- Ontario Health Minister Tony Clement, Dr. Colin D'Cunha
and Dr. Barbara Yaffe are in Europe today to convince the World Health
Organization to drop its travel advisory on Toronto over SARS. Though the
advisory has created much anger and bluster in the Toronto business community,
I'm hoping Clement felt nervous and used a private plane. One reason for
the travel advisory is that Toronto has no effective screening for SARS
at the airport.
Britain is bringing in airport screening, yet Toronto, with a larger
SARS caseload is still doing relatively nothing at the airport. The Feds
are talking about thermal screening, but it does not promise to be successful
as it is in effect elsewhere and hasn't caught one SARS case.

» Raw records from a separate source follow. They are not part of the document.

Background: an optimization exercise with open tools, aiming at small area and a short achievable clock period. Do not read the settings as production practice. Function was checked by simulation only, so behaviour that the tests miss may differ from the original. Power is estimated from default activity; no workload was simulated.

==> design/flow/design.v <==
module QRCODE_FINDER (
input             iCLOCK,
input             iRESET,
input [23:0]      iVID_DATA,
input             iVID_START,
input             iVID_DATA_VALID,
input [10:0]      iADDRESS,
input [31:0]      iWRITE_DATA,
input             iWRITE,
input             iREAD,
output reg [31:0] oREAD_DATA,
output reg [23:0] oVID_DATA,
output            oVID_START,
output            oVID_DATA_VALID
);
localparam pTHRESHOLD = 60;
localparam stNONE  = 2'd0;
localparam stWHITE = 2'd1;
localparam stBLACK = 2'd2;
localparam dsIDLE   = 3'd0;
localparam dsFIRST  = 3'd1;
localparam dsCENTER = 3'd3;
localparam dsTHIRD  = 3'd4;
localparam dsFOURTH = 3'd5;
reg [6:0]  rHCNT;
reg [9:0]  rVCNT;
reg        rDSTART;
reg [2:0]  rVALID_PIPE;
reg [2:0]  rSTART_PIPE;
reg [2:0]  rDSTART_PIPE;
reg [23:0] rDATA0, rDATA1;
reg [6:0]  rHCNT_P0, rHCNT_P1;
reg [9:0]  rLUM;
reg [9:0]  rH0, rH1;
reg        rH1_IS_H0;
wire [9:0] wH1 = rH1_IS_H0 ? rH0 : rH1;
reg [19:0] rLBQ;
reg [11:0] rMAG;
reg        rPOS, rNEG;
reg [1:0]  rSTATE;
reg [9:0]  rPREV_CHANGE;
reg [1:0]  rPREV_STATE;
reg [6:0]  rHSTART;
reg [6:0]  rPREV_HSTART;
reg [6:0]  rPREV_DUR;
reg        rCHANGE;
reg        rFOUND;
reg [2:0]  rDECODE_STATE;
reg [7:0]  rREFBIT_DUR_MAX;
reg [6:0]  rREFBIT_DUR_MIN;
reg [8:0]  rREFBIT_3DUR_MAX;
reg [8:0]  rREFBIT_3DUR_MIN;
reg [6:0]  rPREV_CENT_HSTART;
reg [6:0]  rPREV_CENT_HEND;
reg        rUPDATE, rREFRESH;
reg signed [12:0] rTHRESHOLD;
reg [1:0]  rOUTMODE;
reg [4:0]  rDETECT_ADDR;
reg        rDETECT_WRITE;
reg [4:0]  rEND_ADDR;
assign oVID_START      = rSTART_PIPE[2];
assign oVID_DATA_VALID = rVALID_PIPE[2];
wire [9:0] wLUM      = {2'b0,iVID_DATA[7:0]} + {2'b0,iVID_DATA[15:8]} + {2'b0,iVID_DATA[23:16]};
wire [10:0] wN_A0 = {1'b0, rLUM};
wire [10:0] wN_A1 = {3'b0, rLUM[9:2]};
wire [10:0] wN_A2 = {5'b0, rLUM[9:4]};
wire [10:0] wN_A34 = {7'b0, rLUM[9:6]} + {9'b0, rLUM[9:8]};
wire [10:0] wN_S1 = wN_A0 ^ wN_A1 ^ wN_A2;
wire [10:0] wN_C1 = {(wN_A0[9:0] & wN_A1[9:0]) | (wN_A0[9:0] & wN_A2[9:0]) | (wN_A1[9:0] & wN_A2[9:0]), 1'b0};
wire [10:0] wN_S2 = wN_S1 ^ wN_C1 ^ wN_A34;
wire [10:0] wN_C2 = {(wN_S1[9:0] & wN_C1[9:0]) | (wN_S1[9:0] & wN_A34[9:0]) | (wN_C1[9:0] & wN_A34[9:0]), 1'b0};
wire [10:0] wN_SUB = ~{1'b0, wH1};
wire [10:0] wN_S3 = wN_S2 ^ wN_C2 ^ wN_SUB;
wire [10:0] wN_C3 = {(wN_S2[9:0] & wN_C2[9:0]) | (wN_S2[9:0] & wN_SUB[9:0]) | (wN_C2[9:0] & wN_SUB[9:0]), 1'b1};
wire [10:0] wLUM_NORM11 = wN_S2 + wN_C2;
wire [9:0]  wLUM_NORM = wLUM_NORM11[9:0];
wire [10:0] wNORM_MINUS_H1 = wN_S3 + wN_C3;
wire        wFLAG1   = rDSTART_PIPE[0];
reg  [10:0] rHDIFF;
wire        wFLAGN   = rHCNT == 7'd127 || rDSTART;
wire [10:0] wLUM_DIFF = rHDIFF;
reg  [20*128-1:0] rLINE_BUF;
reg  [3:0]  rCOL_HI;
reg  [31:0] rCOL_LO;
reg  [7:0]  rCOLW_HI;
reg  [15:0] rCOLW_LO;
wire [6:0]  wHCNT_NEXT = iRESET ? 7'd0 :
                         !iVID_DATA_VALID ? rHCNT :
                         rDSTART ? 7'd0 : rHCNT + 1'b1;
wire [19:0] wLB_WDATA = {rLBQ[9:0], wLUM_DIFF[10:1]};
integer k;
always @(posedge iCLOCK) begin
  rCOL_HI  <= 4'd1 << wHCNT_NEXT[5:4];
  rCOL_LO  <= 32'd1 << {wHCNT_NEXT[6], wHCNT_NEXT[3:0]};
  rCOLW_HI <= 8'd1 << rHCNT[6:4];
  rCOLW_LO <= 16'd1 << rHCNT[3:0];
  for (k = 1; k < 127; k = k + 1)
    if (rVALID_PIPE[0] && rCOLW_HI[k/16] && rCOLW_LO[k%16])
      rLINE_BUF[k*20 +: 20] <= wLB_WDATA;
  rLBQ <= wLB_RD;
end
reg [19:0] wLB_RD;
reg [19:0] wLB_GRP;
integer g;
always @* begin
  wLB_RD = 20'd0;
  for (g = 0; g < 8; g = g + 1) begin
    wLB_GRP = 20'd0;
    for (k = 16*g; k < 16*g + 16; k = k + 1)
      if (k != 0 && k != 127)
        wLB_GRP = wLB_GRP | ({20{rCOL_LO[(k/64)*16 + k%16]}} & rLINE_BUF[k*20 +: 20]);
    wLB_RD = wLB_RD | ({20{rCOL_HI[g%4]}} & wLB_GRP);
  end
end
wire [13:0] wD  = {{3{wLUM_DIFF[10]}}, wLUM_DIFF};
wire [13:0] wL1 = {{2{rLBQ[9]}},  rLBQ[9:0],   2'b0};
wire [13:0] wL2 = {{3{rLBQ[19]}}, rLBQ[19:10], 1'b0};
wire [13:0] wS  = wD + wL1 + wL2;
wire [13:0] wSN = 14'd1 - wD - wL1 - wL2;
always @(posedge iCLOCK) begin
  rMAG <= wS[13] ? wSN[12:1] : wS[12:1];
  rPOS <= !wS[13] && (wS[12:1] != 0);
  rNEG <= wS[13];
end
wire wGT_TH = rTHRESHOLD[12] | (rMAG > rTHRESHOLD[11:0]);
wire wRISE  = rPOS && wGT_TH;
wire wFALL  = rNEG && wGT_TH;
wire wPC_LT = {2'b0, rPREV_CHANGE} < rMAG;
wire [6:0] wDUR      = rPREV_DUR;
wire [4:0] wDUR_T1   = {1'b0, wDUR[6:3]} + 5'd1;
wire [5:0] wDUR_T3   = {1'b0, wDUR[6:2]} + {2'b0, wDUR[6:3]} + 6'd3;
wire [8:0] wDUR_X3   = {1'b0, wDUR, 1'b0} + {2'b0, wDUR};
wire [7:0] wDUR_MAX  = {1'b0, wDUR} + {3'b0, wDUR_T1};
wire [6:0] wDUR_MIN  = wDUR - wDUR_T1[4:0];
wire [8:0] w3DUR_MAX = wDUR_X3 + {3'b0, wDUR_T3};
wire [8:0] w3DUR_MIN = wDUR_X3 - {3'b0, wDUR_T3};
wire wIN1 = (rREFBIT_DUR_MAX  >= {1'b0, wDUR}) && (rREFBIT_DUR_MIN  <= wDUR);
wire wIN3 = (rREFBIT_3DUR_MAX >= {2'b0, wDUR}) && (rREFBIT_3DUR_MIN <= {2'b0, wDUR});
reg [24*32-1:0] rRESULTS;
integer j;
always @(posedge iCLOCK) begin
  if (rDETECT_WRITE) begin
    if (rUPDATE)
      rEND_ADDR <= rDETECT_ADDR;
    for (j = 0; j < 32; j = j + 1)
      if (!rUPDATE && rDETECT_ADDR == j)
        rRESULTS[j*24 +: 24] <= {rVCNT, rPREV_CENT_HSTART, rPREV_CENT_HEND};
  end
end
reg [23:0] wRES;
always @* begin
  wRES = 24'd0;
  for (j = 0; j < 32; j = j + 1)
    wRES = wRES | ({24{iADDRESS[4:0] == j}} & rRESULTS[j*24 +: 24]);
end
wire [2:0]  wCTRL = (iADDRESS == 11'd0) ? {rOUTMODE, rUPDATE} : 3'd0;
reg  [2:0]  rCTRL;
always @(posedge iCLOCK) begin
  if (iADDRESS[10])
    oREAD_DATA <= (iADDRESS[4:0] == rEND_ADDR) ? 32'hFFFFFFFF :
                  {2'b0, wRES[23:14], 3'b0, wRES[13:7], 3'b0, wRES[6:0]};
  else
    oREAD_DATA <= iREAD ? {29'b0, wCTRL} : {29'b0, rCTRL};
  if (iREAD)
    rCTRL <= wCTRL;
end
always @(posedge iCLOCK) begin
  if (iRESET) begin
    rTHRESHOLD <= pTHRESHOLD;
    rOUTMODE <= 0;
    rREFRESH <= 0;
  end
  if (iWRITE) begin
    case (iADDRESS)
      0: {rOUTMODE,rREFRESH} <= iWRITE_DATA[2:0];
      1: rTHRESHOLD <= iWRITE_DATA[12:0];
    endcase
  end
  if (rREFRESH & !rUPDATE)
    rREFRESH <= 0;
end
always @(posedge iCLOCK) begin
  rDETECT_WRITE <= 0;
  if (rDETECT_WRITE)
    rDETECT_ADDR <= rDETECT_ADDR + 1'b1;
  rDATA0 <= iVID_DATA;
  rDATA1 <= rDATA0;
  rVALID_PIPE  <= {rVALID_PIPE[1:0], iVID_DATA_VALID};
  rSTART_PIPE  <= {rSTART_PIPE[1:0], iVID_START};
  rDSTART_PIPE <= {rDSTART_PIPE[1:0], rDSTART};
  rHCNT_P0 <= rHCNT;
  rHCNT_P1 <= rHCNT_P0;
  if (iVID_DATA_VALID) begin
    rDSTART <= iVID_START;
    rLUM    <= wLUM;
    rHCNT   <= rHCNT + 1'b1;
    if (rHCNT == 7'd127) begin
      rSTATE <= stNONE;
      rVCNT <= rVCNT + 1'b1;
      rDSTART_PIPE[0] <= 1'b1;
    end
    if (rDSTART) begin
      rHCNT <= 0;
      rVCNT <= 0;
      if (rUPDATE && rREFRESH) begin
        rUPDATE <= 0;
        rDETECT_ADDR <= 0;
      end
      if (!rUPDATE) begin
        rUPDATE <= 1;
        rDETECT_WRITE <= 1;
      end
      rSTATE <= stNONE;
    end
  end
  rH0 <= wLUM_NORM;
  if (rVALID_PIPE[0]) begin
    rH1_IS_H0 <= wFLAG1;
    if (wFLAG1 || wFLAGN) begin
      rHDIFF <= 0;
    end else begin
      rHDIFF <= wNORM_MINUS_H1;
    end
    if (!wFLAG1) begin
      rH1 <= rH0;
    end
  end
  oVID_DATA <= rOUTMODE == 0 ? rDATA1 :
                 rOUTMODE == 1 ? {3{rH0[9:2]}} :
                 rOUTMODE == 2 ? ((rSTATE == stNONE)  ? {3{8'h80}} :
                                  (rSTATE == stBLACK) ? {3{8'h00}} : {3{8'hFF}}) :
                 24'd0;
  if (rVALID_PIPE[1] && rOUTMODE != 0) begin
    if (rFOUND)
      oVID_DATA <= 24'h00FF00;
    else if (wRISE && rSTATE != stWHITE)
      oVID_DATA <= 24'hff0000;
    else if (wFALL && rSTATE != stBLACK)
      oVID_DATA <= 24'h0000ff;
  end
  if (rVALID_PIPE[1]) begin
    rCHANGE <= 0;
    if (wRISE && (rSTATE != stWHITE || wPC_LT)) begin
      rHSTART <= rHCNT_P1;
      rPREV_CHANGE <= rMAG[9:0];
      if (rSTATE != stWHITE) begin
        rSTATE <= stWHITE;
        rPREV_STATE <= rSTATE;
        rPREV_HSTART <= rHSTART;
        rCHANGE <= 1;
        rPREV_DUR <= rHCNT_P0 - rHSTART;
      end
    end
    if (wFALL && (rSTATE != stBLACK || wPC_LT)) begin
      rHSTART <= rHCNT_P1;
      rPREV_CHANGE <= rMAG[9:0];
      if (rSTATE != stBLACK) begin
        rSTATE <= stBLACK;
        rPREV_STATE <= rSTATE;
        rPREV_HSTART <= rHSTART;
        rCHANGE <= 1;
        rPREV_DUR <= rHCNT_P0 - rHSTART;
      end
    end
    if (rDSTART_PIPE[1]) begin
      rPREV_STATE <= stNONE;
      rHSTART <= 0;
      rCHANGE <= 0;
    end
    rFOUND <= 0;
  end
  if (rVALID_PIPE[2]) begin
    if (rDSTART_PIPE[2])
      rDECODE_STATE <= dsIDLE;
    else if (rCHANGE) begin
      case (rDECODE_STATE)
        dsIDLE: begin
          if (rPREV_STATE == stBLACK) begin
            rREFBIT_DUR_MAX  <= wDUR_MAX;
            rREFBIT_DUR_MIN  <= wDUR_MIN;
            rREFBIT_3DUR_MAX <= w3DUR_MAX;
            rREFBIT_3DUR_MIN <= w3DUR_MIN;
            rDECODE_STATE <= dsFIRST;
          end
        end
        dsFIRST: begin
          if (wIN1)
            rDECODE_STATE <= dsCENTER;
          else
            rDECODE_STATE <= dsIDLE;
        end
        dsCENTER: begin
          if (wIN3) begin
            rDECODE_STATE <= dsTHIRD;
            rPREV_CENT_HSTART <= rPREV_HSTART;
          end else begin
            rREFBIT_DUR_MAX  <= wDUR_MAX;
            rREFBIT_DUR_MIN  <= wDUR_MIN;
            rREFBIT_3DUR_MAX <= w3DUR_MAX;
            rREFBIT_3DUR_MIN <= w3DUR_MIN;
            rDECODE_STATE <= dsFIRST;
          end
        end
        dsTHIRD: begin
          if (wIN1) begin
            rDECODE_STATE <= dsFOURTH;
            rPREV_CENT_HEND <= rPREV_HSTART;
          end else
            rDECODE_STATE <= dsIDLE;
        end
        dsFOURTH: begin
          if (wIN1) begin
            rDECODE_STATE <= dsIDLE;
            rFOUND <= 1;
            rDETECT_WRITE <= !rUPDATE;
          end else begin
            rREFBIT_DUR_MAX  <= wDUR_MAX;
            rREFBIT_DUR_MIN  <= wDUR_MIN;
            rREFBIT_3DUR_MAX <= w3DUR_MAX;
            rREFBIT_3DUR_MIN <= w3DUR_MIN;
            rDECODE_STATE <= dsFIRST;
          end
        end
        default: ;
      endcase
    end
  end
  if (iRESET) begin
    rHCNT <= 0;
    rVALID_PIPE <= 0;
    rSTART_PIPE <= 0;
    rDSTART <= 0;
    rSTATE <= stNONE;
    rHSTART <= 0;
    rDECODE_STATE <= dsIDLE;
    rUPDATE <= 0;
    rDETECT_ADDR <= 0;
    rDETECT_WRITE <= 0;
  end
end
endmodule
==> design/flow/flow/run.sh <==
#!/bin/bash
set -euo pipefail
MARGIN=$(cat flow/setup_margin)
sed "s|\"\${@:-finish}\"|SETUP_SLACK_MARGIN=${MARGIN} \"\${@:-finish}\"|" standard.sh > own_standard.sh
grep -q "SETUP_SLACK_MARGIN=${MARGIN}" own_standard.sh
bash own_standard.sh > make_finish.log 2>&1
==> design/flow/flow/setup_margin <==
5.5
==> design/flow/standard.sh <==
#!/bin/bash
# synth_recipe.tcl (not shown) runs the flow's synth.tcl, then flattens the netlist and writes it again
# the make line also repeats each setting of config.mk as NAME=value (left out here)
make -C /OpenROAD-flow-scripts/flow DESIGN_CONFIG=/design/flow/config.mk WORK_HOME=/design/flow/orfs CLKGATE_MAP_FILE= SYNTH_SCRIPT=/design/flow/synth_recipe.tcl "${@:-finish}"
==> design/flow/config.mk <==
export PLATFORM = sky130hd
export DESIGN_NAME = QRCODE_FINDER
export DESIGN_NICKNAME = QRCODE_FINDER
export VERILOG_FILES = /design/flow/design.v
export SDC_FILE = /design/flow/constraint.sdc
export NUM_CORES = 4
export LEC_CHECK = 0
export CAP_MARGIN = 20
export CORE_MARGIN = 2
export CORE_UTILIZATION = 45
export CTS_CLUSTER_DIAMETER = 100
export CTS_CLUSTER_SIZE = 24
export SLEW_MARGIN = 20
==> design/flow/constraint.sdc <==
create_clock -name core_clock -period 9.0 [get_ports {iCLOCK}]
set_input_delay 1.8000 -clock core_clock [delete_from_list [all_inputs] [get_ports {iCLOCK}]]
set_output_delay 1.8000 -clock core_clock [all_outputs]
set_load 0.01 [all_outputs]
==> summary.md, run 1 <==
| Metric | Value |
|---|---|
| Outcome | `no timing/DRC/antenna violations` |
| Slowest stage delay, CP | `0.58 ns` |
| Synthesized cell area | `around 140000 um2` |
| Layout cell share with drive strength beyond 1 | `10.63%` |
| Reg2reg start | `rLUM[6]` |
| Hpwl dp | `239900 um` |
| Num CTS Buffers | `182` |
| Adder-Cell Fraction of Synth Area | `2.324%` |
| Crit-path max FO | `2` |
| Largest net degree at the start of global routing | `126` |
| Area share of and/or/nand/nor cells after synthesis | `4.308%` |
| Setup_tns | `0 ns` |
| CP cell instances | `ha_4 -> fa_2 -> fa_2 -> fa_1 -> inv_2 -> fa_2 -> nor2b_4 -> o2111ai_2 -> a31oi_2 -> a31oi_1 -> xnor2_1 -> nor2_1` |
| Reg-to-reg setup timing slack | `approximately 5.2 ns` |
| Synth cell types | `roughly 80` |
| Filler cell count | `24373` |
| Drt total wl | `462500 um` |
| Worst skew pair latency | `between 0.9 and 1 ns` |
| WP buf/inv | `1` |
| Family with the most delay on the worst path | `adder cells` |
| Via count | `81921` |
| Cell Rows | `201` |
| Syn Area/Cell | `17.53 um2` |
| Top cell by count, worst path | `fa_2` |
| Clock Skew | `0.07692 ns` |
| Top cells by area, synth | `edfxtp_1 (75%), a22oi_1 (5.6%), dfxtp_1 (3.9%)` |
| Final Hold Fails | `0` |
| Die height | `554.0 um` |
| Initial antenna violation count | `22` |
| Width of the chip | `554.0 um` |
| Hold Path Depth | `0` |
| Synth warn | `1` |
| Final #Nets | `8304` |
| Biggest area consumer among synthesized cells | `edfxtp_1` |
| Final total power | `34.92 mW` |
| CTS H-Tree Depth | `4` |
| Worst R2R Path Depth | `12` |
| Vias in the first global route | `76900` |
| Final Cycle Share | `42.14%` |
| Synthesized instance count | `7766` |
| GP Congestion | `0.8449` |
| Number of flops mapped to enable cells by yosys | `3409` |
| DRT Pass-1 Iters | `6` |
| Fmax | `263.6 MHz` |
| RSZ-0062 raised after global routing | `true` |
| Power per standard cell area | `232.3 nW/um2` |
| Gr usage total | `29.11%` |
| Post-synthesis sequential area ratio | `79.14%` |
| HP Start | `rDATA0[14]` |
| Post-synthesis xor/xnor area fraction | `less than 1%` |
| Async S/R FF share, synth | `0%` |
| Routed len/inst | `between 30 and 40 um` |
| Full die area | `306900 um2` |
| Vias per cell | `6.775` |
| Startpoint Class | `register` |
| Complex-gate fraction of the synthesized area | `between 10 and 15%` |
| Core area | `roughly 300000 um2` |
| Fin cells | `approximately 12000` |
| Max Cap Viol | `0` |
| Portion of netlist area occupied by mux cells | `0.3162%` |
| Ports | `131` |
| Slew @ Worst Pin | `1.301 ns` |
| Largest family of logic cells by synthesized area | `compound AO/OA/AOI/OAI gates` |
| FF+latch count, synth | `3677` |
| Post-route minimum period | `3.793 ns` |
| Final instance area | `150300 um2` |
| DRC viols | `0` |
| WP data arrival | `about 4.4 ns` |
| Rel. slew slack | `12.30%` |
| CP max stage cell | `fa_1` |
| Crit Path Class | `register to register` |
| First-pass GRT wire length | `622600 um` |
| Clock tree sinks | `3677` |
| Final setup violation count | `0` |
| Peak supply drop | `0.3161 mV` |
| Global route overflow | `0` |
| Syn_nets | `between 8000 and 9000` |
| Prevailing post-synth register cell | `edfxtp_1` |
| IO Port Bufs | `111` |
| CP Capture Type | `register` |
| Leak | `48.34 nW` |
| Iteration-0 DRC count of the detailed router | `between 10000 and 15000` |
| Longest Clk Path Bufs | `4` |
| Clk slew on worst S/H paths | `0.10 ns` |
| Placed cell areas | `about 140000 um2` |
| Post-route ant nets | `0` |
| Hold Path End | `rDATA1[14]` |
| Hold_buf cts | `0` |
| DP Cell Count | `11697` |
| Synth-to-layout area growth | `10.40%` |
| Yosys top cell area share | `75.20%` |
| Starting Density | `45.30%` |
| Root Buffer | `clkbuf_16` |
| Slew Viols, Final | `0` |
| CP Launch Point | `rLUM[6]` |
| CTS tree | `done` |
| Reg-to-Reg End | `rHDIFF[10]` |
| Req. time, crit path | `9.62 ns` |
| Worst min path class | `register to register` |
cell families (layout without fill, tap and decap cells):
| family | Yosys count | after routing |
|---|---|---|
| flip-flops | 3677 | 3677 |
| XOR/XNOR | 85 | 85 |
| adder cells (fa/ha/maj) | 221 | 221 |
| AO/OA/AOI/OAI | 2035 | 2036 |
| buffers and inverters | 624 | 987 |
| other | 0 | 3 |
| multiplexers | 41 | 41 |
| AND/OR/NAND/NOR | 1083 | 1083 |
worst register-to-register path: stages, from the launching register on:
cell and delay [ns]:
edfxtp_1 0.46, ha_4 0.20, fa_2 0.57, fa_2 0.48, fa_1 0.58, inv_2 0.05, fa_2 0.38, nor2b_4 0.13
o2111ai_2 0.13, a31oi_2 0.20, a31oi_1 0.12, xnor2_1 0.18, nor2_1 0.05
area by class of cell:
type,instances,area [um2],share of cell area (%)
Tap cell,3958,4952,3.295
Clock inverter,11,158.9,0.1057
Inverter,180,688.2,0.4579
Multi-Input combinational cell,3466,27030,17.99
Clock buffer,293,5056,3.364
Timing Repair Buffer,503,4484,2.984
Antenna cell,3,7.507,0.004995
Sequential cell,3677,107900,71.80
synth_stat cells (all sizes together) (154+ instances only):
library cell / number
edfxtp: 3409
a22oi: 1009
clkbuf: 369
nand4: 310
a221oi: 289
a22o: 286
dfxtp: 268
nor2: 195
inv: 179
ha: 168
and3: 154
nand2: 154
power by group:
part / switching, mW / internal, mW / total (mW)
logic: 3.48 / 2.13 / 5.60
registers: 0.243 / 19.8 / 20.1
clock network: 5.29 / 3.94 / 9.23
total: 9.01 / 25.9 / 34.9
layer usage:
metal / routed length, um / global-route usage (%)
met1: 167800 / 39.10
met2: 216300 / 47.02
met3: 57100 / 5.655
met4: 21180 / 11.00
met5: 139 / 0
layout by cell type (no fill, tap or decap), types with 23 or more instances in the layout:
master / n
edfxtp_1: 3409
a22oi_1: 1009
buf_4: 340
nand4_1: 310
a221oi_1: 287
a22o_1: 286
dfxtp_1: 213
clkbuf_16: 188
inv_1: 166
nor2_1: 153
and3_1: 152
ha_1: 152
nand2_1: 151
clkbuf_1: 107
a21oi_1: 84
o21ai_0: 70
dlygate4sd2_1: 58
xnor2_1: 48
fa_1: 46
nand3_1: 44
nor3_1: 44
dfxtp_4: 43
a222oi_1: 42
clkdlybuf4s50_1: 35
xor2_1: 33
nor2b_1: 31
a21o_1: 27
mux2i_1: 24
nor2_4: 23
nand2b_1: 23
per-stage QoR:
step                      setup WS [ns]  hold WS [ns]  util (%)
after floorplan                   4.710        0.3096         -
after global placement            3.606        0.3103     47.77
after detailed placement          3.457        0.3121     47.79
after CTS                         5.214        0.3293     49.78
after global routing              5.075        0.3396     50.01
final                             5.207        0.3278     50.01
sequential cells by signal, indices dropped and copies added (netlist names), 12 cells and up:
signal / flops
rTHRESHOLD: 13
rCOL_LO: 32
rMAG: 12
rDATA0: 24
rCOLW_LO: 16
rDATA1: 24
rLINE_BUF: 2520
oVID_DATA: 24
rRESULTS: 768
oREAD_DATA: 25
rLBQ: 20
worst max path at each step:
stage	end	slack, ns	cells after the start
after floorplan	rMAG[11]	4.71	12
after global placement	oREAD_DATA[23]	3.61	8
after detailed placement	oREAD_DATA[23]	3.46	8
after CTS	rHDIFF[10]	5.21	12
after global routing	rHDIFF[10]	5.07	12
final	rHDIFF[10]	5.21	12
timing repair:
action,in CTS,in global routing
pin swaps,40,27
setup buffers,52,27
gates resized for setup,151,76
cloned,1,1
setup endpoints to repair,206,97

The sad news is that until Toronto gets effective screening SARS can
come and go at the airport. To make up for our deficit of common sense
we have the WHO travel advisory. Once it is removed we will have almost
nothing blocking the virus. All we do now is give orange information cards
to travelers.
Clement's evidence in Europe will be that as of Tuesday April 29, 20
days - or two full incubation periods - will have elapsed since the last
reported case of community spread of SARS. Since April 9, the only new
cases have been among health-care workers who tend SARS patients and their
close contacts.
As Clement is presenting that evidence a story will be appearing in
the Guardian in Britain. It is billed as a diary on the battle against
the virus by Paul Caulford, a doctor at the Scarborough hospital, epicentre
of Toronto's Sar's outbreak.
Here are a couple excerpts from that diary which is online at
-
- http://www.guardian.co.uk/sars/story/0,13036,945490,00.html
From the week of April 21
"Later the same day I was informed that three family doctors in
a four-man community practice just down the road - colleagues I would see
at educational events or medical dinners - had become ill with Sars after
treating a patient with the disease who came to their office. The patient
had broken quarantine. Two of the doctors have young children. Unfortunately,
we have learned that with Sars almost 100% of household contacts become
infected themselves. Only one of the doctors treated the Sars patient,
the other two simply worked in the same office. We have learned that the
virus is highly virulent and some patients are "super shedders".
The three doctors remain critically ill and on respirators in intensive
care. Sars is challenging all of us, asking something new of us. It is
asking us to put the needs of others ahead of our own. It is reminding
us that this is what we signed up for, even if we never imagined it could
really happen.
That evening I was on duty in the refugee health clinic. A few family
doctors throw in some time to volunteer at a medical clinic for new arrivals
to Canada who have no health insurance. The war in Iraq had made it a very
busy place lately. Many immigrants - more than usual - were arriving from
the United States. One, a young nurse, was halfway through her first pregnancy.
She had arrived from Guangdong province in China in March. Contrary to
the official line, she told me thousands were ill there. The outbreak there
had begun as long as nine months to a year ago. She told me it had become
impossible to quarantine all those who were ill, and many were dying. It
made me worry a bit more."
Perhaps I'm paranoid, but that excerpt from Paul Caulford's diary convinces
me that patients breaking quarantine could have put SARS back out in the
community. Even that one man who broke quarantine could have started the
incubation of new cases.
I hadn't heard before that some patients are super-shedders of the virus.
Before yesterday there weren't any reports I saw about how bad the disease
is. A Monday report in the SUN describes it in terms that make it look
like a fate worse than death. Terrible muscle ache, you can't get comfortable,
can't breathe, sleep or eat and it goes on and on for weeks with long excruciating
periods where it feels like your joints and limbs are on fire. One struggling
patient infected 15 doctors and nurses in Toronto. And that's why you see
images of distraught nurses, including the one in Taiwan that tried to
jump from a hospital window. Seeing the effects of SARS and knowing you
might get it yourself is traumatic.
Clement and the province and news reports here tell us that SARS is
tailing off. But Paul Caulford's diary tells us how it has hung on and
grown for nearly a year in China. Since the province now only tells us
of probable cases - not suspect - in Toronto, it will appear as if SARS
is fading fast.
-
-
- Yet it is still possible that Clement and friends
are playing with fire. SARS is the real danger and not a minor travel advisory
from the World Health Organization. If they make any more mistakes in containing
it here large numbers of us are going to burn with the disease. Tony Clement's
wonderful Tuesday and the lifting of the travel advisory may be an illusion,
hiding a terrible Tuesday waiting up the road.